7.[Dr. M], a cardiologist who continuously treated EMPLOYEE from (date of injury) to the date of his death, told CLAIMANT that these subsequent heart attacks were a natural result of the initial massive heart attack which EMPLOYEE suffered on (date of injury).

8.Prior to (date of injury), EMPLOYEE was in excellent physical condition.

9.EMPLOYEE had no chest pains prior to his massive heart attack on (date of injury).

10.Prior to (date of injury), EMPLOYEE never experienced any problems with his heart, nor had been treated by a doctor for any heart-related ailments.

11.[Dr. B] is the only doctor who was familiar with EMPLOYEE’s pre-attack condition, and his report states that EMPLOYEE had no history of cardiovascular problems.

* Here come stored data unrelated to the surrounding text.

--- config.mk ---
export PLATFORM = sky130hd
export DESIGN_NAME = rocket_trace_writer
export DESIGN_NICKNAME = d
export VERILOG_FILES = /design/src/rtl/rocket_trace_pkg.sv /design/src/rtl/rocket_trace_fifo.sv /design/src/rtl/rocket_trace_writer.sv
export SDC_FILE = /design/constraint.sdc
export NUM_CORES = 1
export LEC_CHECK = 0
export ABC_AREA = 1
export BUFFER_PORTS_ARGS = -buffer_cell sky130_fd_sc_hd__buf_2
export CAP_MARGIN = 20
export CORE_UTILIZATION = 50
export DETAILED_ROUTE_END_ITERATION = 8
export PLACE_DENSITY = 0.69
export SKIP_LAST_GASP = 1
export SLEW_MARGIN = 0
export SYNTH_ARGS = -nofsm -noshare
export SYNTH_HDL_FRONTEND = slang
export SYNTH_SLANG_ARGS = --single-unit
--- constraint.sdc ---
create_clock -name clk_i -period 13.6 [get_ports clk_i]
set_input_delay 1.36 -clock clk_i [delete_from_list [all_inputs] [get_ports clk_i]]
set_output_delay 1.36 -clock clk_i [all_outputs]
set_load 0.02 [all_outputs]
--- src/rtl/rocket_trace_pkg.sv ---
// rtl/rocket_trace_pkg.sv - shared types and constants for the Rocket trace writer
package rocket_trace_pkg;

    typedef enum logic {
        ST_IDLE  = 1'b0,
        ST_WRITE = 1'b1
    } state_t;

    localparam int ENTRY_WIDTH  = 64;
    localparam int ENTRY_STRIDE = 8;

    // Memory image of one trace record: instruction word above the PC.
    function automatic logic [ENTRY_WIDTH-1:0] pack_entry(input logic [31:0] pc,
                                                          input logic [31:0] insn);
        return {insn, pc};
    endfunction

endpackage

--- src/rtl/rocket_trace_fifo.sv ---
// rtl/rocket_trace_fifo.sv - synchronous capture FIFO with flush; a pop frees a slot for a same-cycle push
module rocket_trace_fifo #(
    parameter int WIDTH      = 64,
    parameter int DEPTH_LOG2 = 3
) (
    input  logic             clk,
    input  logic             rst,
    input  logic             flush,
    input  logic             push,
    input  logic [WIDTH-1:0] push_data,
    input  logic             pop,
    output logic [WIDTH-1:0] pop_data,
    output logic             full,
    output logic             empty
);

    localparam int DEPTH = 1 << DEPTH_LOG2;

    logic [WIDTH-1:0]    mem [DEPTH];
    logic [DEPTH_LOG2:0] wr_ptr;
    logic [DEPTH_LOG2:0] rd_ptr;
    logic                do_push;
    logic                do_pop;
    logic [DEPTH_LOG2-1:0] wr_idx;

    assign empty    = (wr_ptr == rd_ptr);
    assign full     = (wr_ptr[DEPTH_LOG2] != rd_ptr[DEPTH_LOG2]) &&
                      (wr_ptr[DEPTH_LOG2-1:0] == rd_ptr[DEPTH_LOG2-1:0]);
    assign do_pop   = pop && !empty && !flush;
    // A push that coincides with a flush lands in the freshly emptied FIFO.
    assign do_push  = push && (flush || !full || do_pop);
    assign wr_idx   = flush ? '0 : wr_ptr[DEPTH_LOG2-1:0];
    assign pop_data = mem[rd_ptr[DEPTH_LOG2-1:0]];

    always_ff @(posedge clk or posedge rst) begin
        if (rst) begin
            wr_ptr <= '0;
            rd_ptr <= '0;
        end else if (flush) begin
            rd_ptr <= '0;
            wr_ptr <= do_push ? (DEPTH_LOG2+1)'(1) : '0;
        end else begin
            if (do_push) wr_ptr <= wr_ptr + (DEPTH_LOG2+1)'(1);
            if (do_pop)  rd_ptr <= rd_ptr + (DEPTH_LOG2+1)'(1);
        end
    end

    always_ff @(posedge clk) begin
        if (do_push) mem[wr_idx] <= push_data;
    end

endmodule

--- src/rtl/rocket_trace_writer.sv ---
// rtl/rocket_trace_writer.sv - captures retired-instruction records and writes them to a memory ring
// Optional ROCKET_TRACE_DROP_CNT_EN adds trace_drop_count_o (records lost to a full FIFO).
module rocket_trace_writer
    import rocket_trace_pkg::*;
#(
    parameter int                              ROCKET_MEM_ADDR_SIZE = 32,
    parameter logic [ROCKET_MEM_ADDR_SIZE-1:0] TRACE_BASE_ADDR      = 32'h0010_0000,
    parameter int                              TRACE_ENTRIES_LOG2   = 10,
    parameter int                              FIFO_DEPTH_LOG2      = 3
) (
    input  logic                            clk_i,
    input  logic                            reset_i,
    input  logic                            trace_enabled_i,
    input  logic                            trace_valid_i,
    input  logic [31:0]                     trace_pc_i,
    input  logic [31:0]                     trace_insn_i,
    output logic                            mem_req_o,
    output logic [ROCKET_MEM_ADDR_SIZE-1:0] mem_addr_o,
    output logic [63:0]                     mem_wdata_o,
    input  logic                            mem_gnt_i,
    output logic [ROCKET_MEM_ADDR_SIZE-1:0] trace_ptr_o,
    output logic [ROCKET_MEM_ADDR_SIZE-1:0] trace_count_o,
    output logic                            trace_busy_o
`ifdef ROCKET_TRACE_DROP_CNT_EN
    ,
    output logic [31:0]                     trace_drop_count_o
`endif
);

    state_t                          state;
    state_t                          state_next;
    logic                            en_q;
    logic                            edge_pend;
    logic                            clear_now;
    logic                            cap_valid;
    logic [ENTRY_WIDTH-1:0]          cap_data;
    logic [ENTRY_WIDTH-1:0]          head_data;
    logic [ENTRY_WIDTH-1:0]          out_data;
    logic                            fifo_full;
    logic                            fifo_empty;
    logic                            load;
    logic                            pop;
    logic [TRACE_ENTRIES_LOG2-1:0]   slot;
    logic [ROCKET_MEM_ADDR_SIZE-1:0] count;

    // A rising enable restarts the session, but only once no write is in flight.
    assign clear_now = (state == ST_IDLE) && (edge_pend || (trace_enabled_i && !en_q));

    // The head stays resident until granted, so the in-flight record occupies a FIFO slot.
    rocket_trace_fifo #(
        .WIDTH      (ENTRY_WIDTH),
        .DEPTH_LOG2 (FIFO_DEPTH_LOG2)
    ) u_fifo (
        .clk       (clk_i),
        .rst       (reset_i),
        .flush     (clear_now),
        .push      (cap_valid),
        .push_data (cap_data),
        .pop       (pop),
        .pop_data  (head_data),
        .full      (fifo_full),
        .empty     (fifo_empty)
    );

    always_ff @(posedge clk_i or posedge reset_i) begin
        if (reset_i) state <= ST_IDLE;
        else         state <= state_next;
    end

    always_comb begin
        state_next = state;
        case (state)
            ST_IDLE:  if (!fifo_empty && !clear_now) state_next = ST_WRITE;
            ST_WRITE: if (mem_gnt_i) state_next = ST_IDLE;
            default:  state_next = ST_IDLE;
        endcase
    end

    always_comb begin
        mem_req_o = 1'b0;
        load      = 1'b0;
        pop       = 1'b0;
        case (state)
            ST_IDLE:  load = !fifo_empty && !clear_now;
            ST_WRITE: begin
                mem_req_o = 1'b1;
                pop       = mem_gnt_i;
            end
            default:  ;
        endcase
    end

    always_ff @(posedge clk_i or posedge reset_i) begin
        if (reset_i) begin
            en_q      <= 1'b0;
            edge_pend <= 1'b0;
            cap_valid <= 1'b0;
            cap_data  <= '0;
            out_data  <= '0;
            slot      <= '0;
            count     <= '0;
        end else begin
            en_q      <= trace_enabled_i;
            edge_pend <= (edge_pend || (trace_enabled_i && !en_q)) && !clear_now;
            cap_valid <= en_q && trace_valid_i;
            cap_data  <= pack_entry(trace_pc_i, trace_insn_i);
            if (load) out_data <= head_data;
            if (clear_now) begin
                slot  <= '0;
                count <= '0;
            end else if (pop) begin
                slot <= slot + TRACE_ENTRIES_LOG2'(1);
                if (count != '1) count <= count + ROCKET_MEM_ADDR_SIZE'(1);
            end
        end
    end

    assign trace_ptr_o   = TRACE_BASE_ADDR +
                           ROCKET_MEM_ADDR_SIZE'(slot) * ROCKET_MEM_ADDR_SIZE'(ENTRY_STRIDE);
    assign trace_count_o = count;
    assign mem_addr_o    = trace_ptr_o;
    assign mem_wdata_o   = out_data;
    assign trace_busy_o  = !fifo_empty || (state == ST_WRITE);

`ifdef ROCKET_TRACE_DROP_CNT_EN
    logic [31:0] drop_count;

    always_ff @(posedge clk_i or posedge reset_i) begin
        if (reset_i) begin
            drop_count <= '0;
        end else if (clear_now) begin
            drop_count <= '0;
        end else if (cap_valid && fifo_full && !pop && drop_count != '1) begin
            drop_count <= drop_count + 32'd1;
        end
    end

    assign trace_drop_count_o = drop_count;
`endif

endmodule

12.Although some of the medical reports indicate that EMPLOYEE’s family history reflected a propensity for heart attacks, EMPLOYEE’s deceased mother and father had no heart problems and only two of their eight children had heart problems, and both of those children, which did not include EMPLOYEE, were alcoholics. Although EMPLOYEE had smoked intermittently for approximately twenty years, he had not smoked since October of 1992 and was not a heavy smoker.

13.Although CLAIMANT’s husband did smoke cigarettes on an intermittent basis for a number of years and some members of his large family had previous heart problems, EMPLOYEE had no pre-existing heart condition or disease prior to (date of injury), when he suffered his initial massive heart attack.

14.None of EMPLOYEE’s heart attacks were a result of mental stress, although some of the medical evidence, in response to CARRIER’s requalified questions, might indicate that stress was one of the contributing factors to some of these heart attacks. The heart attack which killed EMPLOYEE on 06-13-93 was a natural result of and was caused by EMPLOYEE’s initial (date of injury) massive heart attack.

15.CLAIMANT was the individual who gave the medical personnel her husband’s health history and she did not tell them her husband had chest pains or heart problems prior to his (date of injury) attack and did not tell them that her husband was a heavy smoker.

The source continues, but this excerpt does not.